Em poucas palavras, como você definiria a linha editorial do Correio*?
Como eu falei: Contar histórias. A viagem desse jornal é essa. Se você vier com uma boa história aqui para contar a editoria se empolga. O objetivo do jornal é esse. Se a história tiver um contexto maior, como se fosse o exemplo de uma situação, melhor ainda. É a questão da proximidade com o público.

Parece que o principal objetivo e “missão” do Correio* é fazer com que o público entenda e se sinta próximo das situações, não é?
É por aí.

Como você vê as linhas editoriais dos outros jornais?
O Tribuna trabalha mais com política, trabalhei no Tribuna da Bahia por três meses e eu diria que tem uma editoria política forte. E o A Tarde é um jornal que quer ser mais sério. O valor notícia é diferente do A Tarde para o Correio*. Acho que a gente puxa mais para a história, o que tem por trás, mas a linha editorial eu acho parecida. O Massa! é mais popular, então as notícias de polícia vendem mais pro Massa!, as capas têm mais esse apelo. Tentam fazer uma linha meio “debochada” das notícias policiais.

Por que às vezes há notícias que saem na capa, mas quando abrimos é só uma nota?
Foi uma coisa muito importante que aconteceu no final do dia, e não deu tempo. Sete horas da noite aconteceu alguma coisa que foi muito importante. Às vezes não há tempo pra escrever mais sobre algo que aconteceu às sete horas da noite. Mas temos que dar essa informação importante, que vale a capa.

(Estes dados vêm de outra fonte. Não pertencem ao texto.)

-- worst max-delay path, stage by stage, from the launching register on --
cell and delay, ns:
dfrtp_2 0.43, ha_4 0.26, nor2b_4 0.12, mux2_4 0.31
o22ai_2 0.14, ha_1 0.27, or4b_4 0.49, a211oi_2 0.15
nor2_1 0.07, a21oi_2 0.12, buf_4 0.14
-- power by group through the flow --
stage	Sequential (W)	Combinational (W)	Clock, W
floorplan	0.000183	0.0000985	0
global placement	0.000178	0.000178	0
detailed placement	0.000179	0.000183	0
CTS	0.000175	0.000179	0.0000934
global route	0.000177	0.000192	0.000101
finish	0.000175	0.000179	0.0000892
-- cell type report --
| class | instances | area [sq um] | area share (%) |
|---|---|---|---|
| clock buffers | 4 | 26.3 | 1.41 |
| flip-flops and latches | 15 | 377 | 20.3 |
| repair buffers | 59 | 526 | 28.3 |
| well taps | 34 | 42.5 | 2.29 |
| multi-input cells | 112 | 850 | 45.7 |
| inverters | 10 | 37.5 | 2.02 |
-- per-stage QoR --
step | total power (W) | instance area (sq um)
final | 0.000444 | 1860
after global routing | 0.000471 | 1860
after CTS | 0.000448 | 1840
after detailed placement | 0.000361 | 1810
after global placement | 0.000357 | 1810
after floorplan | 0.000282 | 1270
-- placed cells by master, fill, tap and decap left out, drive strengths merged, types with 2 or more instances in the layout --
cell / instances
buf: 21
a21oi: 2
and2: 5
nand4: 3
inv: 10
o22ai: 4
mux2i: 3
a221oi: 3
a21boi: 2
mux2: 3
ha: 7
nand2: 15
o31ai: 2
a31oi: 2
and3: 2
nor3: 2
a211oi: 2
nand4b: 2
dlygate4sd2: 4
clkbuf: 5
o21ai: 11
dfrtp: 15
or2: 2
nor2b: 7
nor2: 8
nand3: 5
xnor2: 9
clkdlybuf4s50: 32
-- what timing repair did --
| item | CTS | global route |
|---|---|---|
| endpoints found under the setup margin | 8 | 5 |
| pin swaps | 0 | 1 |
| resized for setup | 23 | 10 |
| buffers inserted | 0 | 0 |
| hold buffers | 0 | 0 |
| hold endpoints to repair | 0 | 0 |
## src/rtl/n2t_rom_loader_if.sv

```systemverilog
// ROM write port driven by the UART bootloader: one-cycle strobe,
// word address and 16-bit instruction word.
interface n2t_rom_loader_if #(
   parameter int ADDR_W = 15
);
   logic              wr_en;
   logic [ADDR_W-1:0] wr_addr;
   logic [15:0]       wr_data;

   modport master (output wr_en, wr_addr, wr_data);
   modport slave  (input  wr_en, wr_addr, wr_data);
endinterface

```

## src/rtl/n2t_rom_loader.sv

```systemverilog
// UART bootloader for the Hack instruction ROM: receives A5/count/words frames,
// writes the ROM and holds the CPU in reset until a full image has landed.
// Optional trailing checksum byte is compiled in with N2T_LOADER_CHECKSUM_EN.
module n2t_rom_loader #(
   parameter int CLK_HZ      = 12000000,
   parameter int BAUD        = 115200,
   parameter int ADDR_W      = 15,
   parameter int TIMEOUT_CYC = 1200000
) (
   input  logic               clk,
   input  logic               rst,
   input  logic               uart_rx,
   n2t_rom_loader_if.master   rom,
   output logic               cpu_reset,
   output logic               done,
   output logic               err
);

   localparam int CPB       = CLK_HZ / BAUD;
   localparam int BW        = $clog2(CPB + 1);
   localparam int TW        = $clog2(TIMEOUT_CYC + 1);
   localparam logic [BW-1:0] CPB_M1  = BW'(CPB - 1);
   localparam logic [BW-1:0] HALF_M1 = BW'(CPB / 2 - 1);
   localparam logic [TW-1:0] TO_M1   = TW'(TIMEOUT_CYC - 1);
   localparam int unsigned   MAX_WORDS = 32'd1 << ADDR_W;
   localparam logic [7:0]    MAGIC   = 8'hA5;

   // ---------------------------------------------------------------- RX
   typedef enum logic [1:0] {RX_IDLE, RX_START, RX_DATA, RX_STOP} rx_state_t;

   rx_state_t       rx_state;
   logic [1:0]      rx_sync;
   logic            rx_prev;
   logic [BW-1:0]   baud_cnt;
   logic [2:0]      bit_idx;
   logic [7:0]      rx_byte;
   logic            rx_valid;
   logic            rx_ferr;

   wire rx_s = rx_sync[1];

   always_ff @(posedge clk or posedge rst) begin
      if (rst) begin
         // NOTE: synchronizer resets to the idle-high line level so no false start edge appears
         rx_sync  <= 2'b11;
         rx_prev  <= 1'b1;
         rx_state <= RX_IDLE;
         baud_cnt <= '0;
         bit_idx  <= '0;
         rx_byte  <= '0;
         rx_valid <= 1'b0;
         rx_ferr  <= 1'b0;
      end else begin
         // NOTE: non-blocking everywhere here so every flop samples pre-edge values
         rx_sync  <= {rx_sync[0], uart_rx};
         rx_prev  <= rx_s;
         rx_valid <= 1'b0;
         rx_ferr  <= 1'b0;
         case (rx_state)
            RX_IDLE: begin
               baud_cnt <= '0;
               if (rx_prev && !rx_s) rx_state <= RX_START;
            end
            RX_START: begin
               if (baud_cnt == HALF_M1) begin
                  baud_cnt <= '0;
                  bit_idx  <= '0;
                  rx_state <= rx_s ? RX_IDLE : RX_DATA;
               end else begin
                  baud_cnt <= baud_cnt + 1'b1;
               end
            end
            RX_DATA: begin
               if (baud_cnt == CPB_M1) begin
                  baud_cnt <= '0;
                  rx_byte  <= {rx_s, rx_byte[7:1]};
                  if (bit_idx == 3'd7) rx_state <= RX_STOP;
                  else                 bit_idx  <= bit_idx + 1'b1;
               end else begin
                  baud_cnt <= baud_cnt + 1'b1;
               end
            end
            RX_STOP: begin
               if (baud_cnt == CPB_M1) begin
                  baud_cnt <= '0;
                  rx_state <= RX_IDLE;
                  if (rx_s) rx_valid <= 1'b1;
                  else      rx_ferr  <= 1'b1;
               end else begin
                  baud_cnt <= baud_cnt + 1'b1;
               end
            end
            default: rx_state <= RX_IDLE;
         endcase
      end
   end

   // ---------------------------------------------------------------- loader
`ifdef N2T_LOADER_CHECKSUM_EN
   typedef enum logic [2:0] {SYNC, CNT_HI, CNT_LO, DAT_HI, DAT_LO, CHK, DONE} state_t;
   localparam state_t END_STATE = CHK;
`else
   typedef enum logic [2:0] {SYNC, CNT_HI, CNT_LO, DAT_HI, DAT_LO, DONE} state_t;
   localparam state_t END_STATE = DONE;
`endif

   state_t        state;
   logic [7:0]    count_hi;
   logic [7:0]    hi_byte;
   logic [15:0]   words_left;
   logic [TW-1:0] to_cnt;
   logic [15:0]   count_next;
   logic          in_frame;

   assign count_next = {count_hi, rx_byte};
   assign in_frame   = (state != SYNC) && (state != DONE);

`ifdef N2T_LOADER_CHECKSUM_EN
   logic [7:0] csum;

   always_ff @(posedge clk or posedge rst) begin
      if (rst)           csum <= '0;
      else if (rx_valid) csum <= (state == CNT_HI) ? rx_byte : csum + rx_byte;
   end
`endif

   always_ff @(posedge clk or posedge rst) begin
      if (rst) begin
         state       <= SYNC;
         rom.wr_en   <= 1'b0;
         rom.wr_addr <= '0;
         rom.wr_data <= '0;
         cpu_reset   <= 1'b1;
         done        <= 1'b0;
         err         <= 1'b0;
         count_hi    <= '0;
         hi_byte     <= '0;
         words_left  <= '0;
         to_cnt      <= '0;
      end else begin
         rom.wr_en <= 1'b0;
         // Address advances the cycle after each write strobe.
         if (rom.wr_en) rom.wr_addr <= rom.wr_addr + 1'b1;

         if (!in_frame || rx_valid) to_cnt <= '0;
         else                       to_cnt <= to_cnt + 1'b1;

         // DONE drives the release; a later magic byte in this cycle overrides it.
         if (state == DONE) begin
            cpu_reset <= 1'b0;
            done      <= 1'b1;
         end

         if (rx_ferr && state != DONE) begin
            err   <= 1'b1;
            state <= SYNC;
         end else if (in_frame && !rx_valid && to_cnt == TO_M1) begin
            err   <= 1'b1;
            state <= SYNC;
         end else if (rx_valid) begin
            case (state)
               SYNC, DONE: begin
                  if (rx_byte == MAGIC) begin
                     state       <= CNT_HI;
                     cpu_reset   <= 1'b1;
                     done        <= 1'b0;
                     err         <= 1'b0;
                     rom.wr_addr <= '0;
                  end
               end
               CNT_HI: begin
                  count_hi <= rx_byte;
                  state    <= CNT_LO;
               end
               CNT_LO: begin
                  words_left <= count_next;
                  if (count_next == 16'd0) begin
                     state <= END_STATE;
                  end else if (32'(count_next) > MAX_WORDS) begin
                     err   <= 1'b1;
                     state <= SYNC;
                  end else begin
                     state <= DAT_HI;
                  end
               end
               DAT_HI: begin
                  hi_byte <= rx_byte;
                  state   <= DAT_LO;
               end
               DAT_LO: begin
                  rom.wr_data <= {hi_byte, rx_byte};
                  rom.wr_en   <= 1'b1;
                  words_left  <= words_left - 1'b1;
                  state       <= (words_left == 16'd1) ? END_STATE : DAT_HI;
               end
`ifdef N2T_LOADER_CHECKSUM_EN
               CHK: begin
                  if (rx_byte == csum) begin
                     state <= DONE;
                  end else begin
                     err   <= 1'b1;
                     state <= SYNC;
                  end
               end
`endif
               default: state <= SYNC;
            endcase
         end
      end
   end

endmodule
```

## src/flat_wrapper.sv

```systemverilog
// flat-port wrapper written by rule: the top's interface ports become plain ports
module n2t_rom_loader_flat 
#(
   parameter int CLK_HZ      = 12000000,
   parameter int BAUD        = 115200,
   parameter int ADDR_W      = 15,
   parameter int TIMEOUT_CYC = 1200000
)
  (clk, rst, uart_rx, cpu_reset, done, err, rom_wr_en, rom_wr_addr, rom_wr_data);
  n2t_rom_loader_if #(.ADDR_W(ADDR_W)) rom_i ();
  input  logic clk;
  input  logic rst;
  input  logic uart_rx;
  output logic cpu_reset;
  output logic done;
  output logic err;
  output wire logic [$bits(rom_i.wr_en)-1:0] rom_wr_en;
  output wire logic [$bits(rom_i.wr_addr)-1:0] rom_wr_addr;
  output wire logic [$bits(rom_i.wr_data)-1:0] rom_wr_data;
  assign rom_wr_en = rom_i.wr_en;
  assign rom_wr_addr = rom_i.wr_addr;
  assign rom_wr_data = rom_i.wr_data;
  n2t_rom_loader #(.CLK_HZ(CLK_HZ), .BAUD(BAUD), .ADDR_W(ADDR_W), .TIMEOUT_CYC(TIMEOUT_CYC)) u_core (.clk(clk), .rst(rst), .uart_rx(uart_rx), .rom(rom_i), .cpu_reset(cpu_reset), .done(done), .err(err));
endmodule
```
$ cat config.mk
export PLATFORM = sky130hd
export DESIGN_NAME = load_issue_unit_flat
export DESIGN_NICKNAME = d
export VERILOG_FILES = /design/src/rtl/lsu_pkg.sv /design/src/rtl/load_issue_unit_if.sv /design/src/rtl/load_response_fifo.sv /design/src/rtl/load_response_fifo_chk.sv /design/src/rtl/load_issue_unit.sv /design/src/flat_wrapper.sv
export SDC_FILE = /design/constraint.sdc
export NUM_CORES = 1
export LEC_CHECK = 0
export CAP_MARGIN = 10
export CORE_AREA = 2 2 315 317
export CTS_BUF_LIST = sky130_fd_sc_hd__clkbuf_8
export DETAILED_ROUTE_END_ITERATION = 8
export DIE_AREA = 0 0 317 319
export MAX_ROUTING_LAYER = met4
export PLACE_DENSITY = 0.43
export SETUP_SLACK_MARGIN = 0.3
export SLEW_MARGIN = 5
export SYNTH_ARGS = -nofsm -noshare
export SYNTH_HDL_FRONTEND = slang
export SYNTH_SLANG_ARGS = --single-unit
$ cat constraint.sdc
create_clock -name clk -period 5.9 [get_ports clk]
set_input_delay 0.885 -clock clk [delete_from_list [all_inputs] [get_ports clk]]
set_output_delay 0.885 -clock clk [all_outputs]
set_load 0.01 [all_outputs]
$ cat src/rtl/lsu_pkg.sv
// Shared LSU definitions: load queue entry layout, sizing constants and the
// load issue FSM state encoding.
package lsu_pkg;

    localparam int XLEN          = 32;
    localparam int ROB_TAG_WIDTH = 6;
    localparam int LDQ_SIZE      = 16;
    localparam int STQ_SIZE      = 8;

    typedef struct packed {
        logic                     valid;
        logic                     address_valid;
        logic                     executed;
        logic                     order_fail;
        logic [XLEN-1:0]          address;
        logic [ROB_TAG_WIDTH-1:0] rob_tag;
    } load_queue_entry;

    typedef enum logic [0:0] {
        IDLE = 1'b0,
        REQ  = 1'b1
    } issue_state_t;

endpackage

$ cat src/rtl/load_issue_unit_if.sv
// Data memory request/response channel between the load issue unit (master)
// and the data cache (slave).
interface load_issue_unit_if;
    import lsu_pkg::*;

    logic                     mem_req_valid;
    logic                     mem_req_ready;
    logic [XLEN-1:0]          mem_req_addr;
    logic [ROB_TAG_WIDTH-1:0] mem_req_rob_tag;
    logic                     mem_resp_valid;
    logic [XLEN-1:0]          mem_resp_data;
    logic [ROB_TAG_WIDTH-1:0] mem_resp_rob_tag;

    modport master (
        output mem_req_valid, mem_req_addr, mem_req_rob_tag,
        input  mem_req_ready, mem_resp_valid, mem_resp_data, mem_resp_rob_tag
    );

    modport slave (
        input  mem_req_valid, mem_req_addr, mem_req_rob_tag,
        output mem_req_ready, mem_resp_valid, mem_resp_data, mem_resp_rob_tag
    );

endinterface

$ cat src/rtl/load_response_fifo.sv
// Circular response buffer with no bypass; head output reads zero while empty
// so nothing stale reaches the CDB.
module load_response_fifo #(
    parameter int WIDTH = 8,
    parameter int DEPTH = 4
) (
    input  logic             clk,
    input  logic             rst_n,
    input  logic             push,
    input  logic [WIDTH-1:0] push_data,
    input  logic             pop,
    output logic [WIDTH-1:0] head_data,
    output logic             full,
    output logic             empty
);

    localparam int PTR_W = $clog2(DEPTH);
    localparam logic [PTR_W:0] FULL_COUNT = (PTR_W + 1)'(DEPTH);

    logic [WIDTH-1:0] mem_r [DEPTH];
    logic [PTR_W-1:0] wr_ptr_r;
    logic [PTR_W-1:0] rd_ptr_r;
    logic [PTR_W:0]   count_r;
    logic             do_push_s;
    logic             do_pop_s;

    assign full      = (count_r == FULL_COUNT);
    assign empty     = (count_r == {(PTR_W + 1){1'b0}});
    assign do_push_s = push && !full;
    assign do_pop_s  = pop && !empty;
    assign head_data = empty ? {WIDTH{1'b0}} : mem_r[rd_ptr_r];

    // Storage array; contents are don't-care until written
    always_ff @(posedge clk) begin
        if (do_push_s) begin
            mem_r[wr_ptr_r] <= push_data;
        end
    end

    // Pointers wrap naturally since DEPTH is a power of two
    always_ff @(posedge clk or negedge rst_n) begin
        if (!rst_n) begin
            wr_ptr_r <= {PTR_W{1'b0}};
            rd_ptr_r <= {PTR_W{1'b0}};
            count_r  <= {(PTR_W + 1){1'b0}};
        end else begin
            if (do_push_s) begin
                wr_ptr_r <= wr_ptr_r + PTR_W'(1);
            end
            if (do_pop_s) begin
                rd_ptr_r <= rd_ptr_r + PTR_W'(1);
            end
            case ({do_push_s, do_pop_s})
                2'b10:   count_r <= count_r + (PTR_W + 1)'(1);
                2'b01:   count_r <= count_r - (PTR_W + 1)'(1);
                default: count_r <= count_r;
            endcase
        end
    end

    load_response_fifo_chk u_chk (
        .clk   (clk),
        .rst_n (rst_n),
        .push  (push),
        .pop   (pop),
        .full  (full),
        .empty (empty)
    );

endmodule

$ cat src/rtl/load_response_fifo_chk.sv
// Protocol checker for load_response_fifo: no push when full, no pop when empty.
module load_response_fifo_chk (
    input logic clk,
    input logic rst_n,
    input logic push,
    input logic pop,
    input logic full,
    input logic empty
);

    a_no_overflow: assert property (@(posedge clk) disable iff (!rst_n) !(push && full))
        else $error("load_response_fifo: push while full");

    a_no_underflow: assert property (@(posedge clk) disable iff (!rst_n) !(pop && empty))
        else $error("load_response_fifo: pop while empty");

endmodule

$ cat src/rtl/load_issue_unit.sv
// Picks the oldest ready load from the LDQ, issues it to data memory, and
// buffers responses for broadcast on the CDB.
module load_issue_unit
    import lsu_pkg::*;
#(
    parameter int MAX_OUTSTANDING = 4
) (
    input  logic                         clk,
    input  logic                         reset,
    input  load_queue_entry              load_queue_entries [LDQ_SIZE],
    input  logic [$clog2(LDQ_SIZE)-1:0]  head,
    load_issue_unit_if.master            mem,
    output logic                         load_executed,
    output logic [ROB_TAG_WIDTH-1:0]     load_executed_rob_tag,
    output logic                         load_succeeded,
    output logic [ROB_TAG_WIDTH-1:0]     load_succeeded_rob_tag,
    output logic                         cdb_valid,
    output logic [XLEN-1:0]              cdb_data,
    output logic [ROB_TAG_WIDTH-1:0]     cdb_rob_tag,
    input  logic                         cdb_ready
);

    localparam int IDX_W = $clog2(LDQ_SIZE);
    localparam int CNT_W = $clog2(MAX_OUTSTANDING) + 1;
    localparam logic [CNT_W-1:0] CAP = CNT_W'(MAX_OUTSTANDING);

    typedef struct packed {
        logic             found;
        logic [IDX_W-1:0] idx;
    } pick_t;

    // First eligible entry walking from start with wrap-around
    function automatic pick_t pick_oldest(input load_queue_entry entries [LDQ_SIZE],
                                          input logic [IDX_W-1:0] start);
        pick_t            pick;
        logic [IDX_W-1:0] idx;
        load_queue_entry  e;
        pick.found = 1'b0;
        pick.idx   = {IDX_W{1'b0}};
        for (int i = 0; i < LDQ_SIZE; i++) begin
            idx = start + IDX_W'(i);
            e   = entries[idx];
            if (!pick.found && e.valid && e.address_valid && !e.executed && !e.order_fail) begin
                pick.found = 1'b1;
                pick.idx   = idx;
            end
        end
        return pick;
    endfunction

    issue_state_t             state_r;
    issue_state_t             state_nxt_s;
    pick_t                    pick_s;
    logic                     latch_s;
    logic                     handshake_s;
    logic [XLEN-1:0]          req_addr_r;
    logic [ROB_TAG_WIDTH-1:0] req_tag_r;
    logic [CNT_W-1:0]         outstanding_r;
    logic                     pop_s;
    logic                     dec_s;
    logic                     fifo_full_s;
    logic                     fifo_empty_s;
    logic [XLEN+ROB_TAG_WIDTH-1:0] fifo_head_s;

    assign pick_s = pick_oldest(load_queue_entries, head);

    // Next-state and handshake decode for the issue FSM
    always_comb begin
        state_nxt_s = state_r;
        latch_s     = 1'b0;
        handshake_s = 1'b0;
        case (state_r)
            IDLE: begin
                if (pick_s.found && (outstanding_r < CAP)) begin
                    latch_s     = 1'b1;
                    state_nxt_s = REQ;
                end else begin
                    state_nxt_s = IDLE;
                end
            end
            REQ: begin
                if (mem.mem_req_ready) begin
                    handshake_s = 1'b1;
                    state_nxt_s = IDLE;
                end else begin
                    state_nxt_s = REQ;
                end
            end
            default: state_nxt_s = IDLE;
        endcase
    end

    // FSM state and request fields, held stable while in REQ
    always_ff @(posedge clk or negedge reset) begin
        if (!reset) begin
            state_r    <= IDLE;
            req_addr_r <= {XLEN{1'b0}};
            req_tag_r  <= {ROB_TAG_WIDTH{1'b0}};
        end else begin
            state_r <= state_nxt_s;
            if (latch_s) begin
                req_addr_r <= load_queue_entries[pick_s.idx].address;
                req_tag_r  <= load_queue_entries[pick_s.idx].rob_tag;
            end
        end
    end

    // A pop with no recorded issue (e.g. a pre-reset response) must not underflow
    assign pop_s = cdb_valid && cdb_ready;
    assign dec_s = pop_s && (outstanding_r != {CNT_W{1'b0}});

    // Loads issued but not yet broadcast on the CDB
    always_ff @(posedge clk or negedge reset) begin
        if (!reset) begin
            outstanding_r <= {CNT_W{1'b0}};
        end else begin
            case ({handshake_s, dec_s})
                2'b10:   outstanding_r <= outstanding_r + CNT_W'(1);
                2'b01:   outstanding_r <= outstanding_r - CNT_W'(1);
                default: outstanding_r <= outstanding_r;
            endcase
        end
    end

    assign mem.mem_req_valid   = (state_r == REQ);
    assign mem.mem_req_addr    = req_addr_r;
    assign mem.mem_req_rob_tag = req_tag_r;

    assign load_executed          = handshake_s;
    assign load_executed_rob_tag  = handshake_s ? req_tag_r : {ROB_TAG_WIDTH{1'b0}};
    assign load_succeeded         = mem.mem_resp_valid && reset;
    assign load_succeeded_rob_tag = load_succeeded ? mem.mem_resp_rob_tag : {ROB_TAG_WIDTH{1'b0}};

    load_response_fifo #(
        .WIDTH (XLEN + ROB_TAG_WIDTH),
        .DEPTH (MAX_OUTSTANDING)
    ) u_resp_fifo (
        .clk       (clk),
        .rst_n     (reset),
        .push      (mem.mem_resp_valid),
        .push_data ({mem.mem_resp_data, mem.mem_resp_rob_tag}),
        .pop       (pop_s),
        .head_data (fifo_head_s),
        .full      (fifo_full_s),
        .empty     (fifo_empty_s)
    );

    assign cdb_valid   = !fifo_empty_s;
    assign cdb_data    = fifo_head_s[XLEN+ROB_TAG_WIDTH-1:ROB_TAG_WIDTH];
    assign cdb_rob_tag = fifo_head_s[ROB_TAG_WIDTH-1:0];

endmodule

Você acredita que existe uma instituição jornalística acima de todas as organizações?
Acho que os cérebros dos jornalistas funcionam meio que parecido, até porque a maioria circula pelos diversos jornais. A forma de saber analisar os fatos e adequar eles para saber se eles valem uma coisa ou outra são bem parecidas. E têm as práticas do jornalismo, a questão de como conduzir uma apuração é bem parecida. A prática é muito parecida em todos os veículos. Acho que essa instituição é mais a forma como os jornalistas se parecem no que eles fazem. Alguns mais competentes, outros mais criativos, mas em geral quem comanda tem uma visão meio parecida do que é notícia.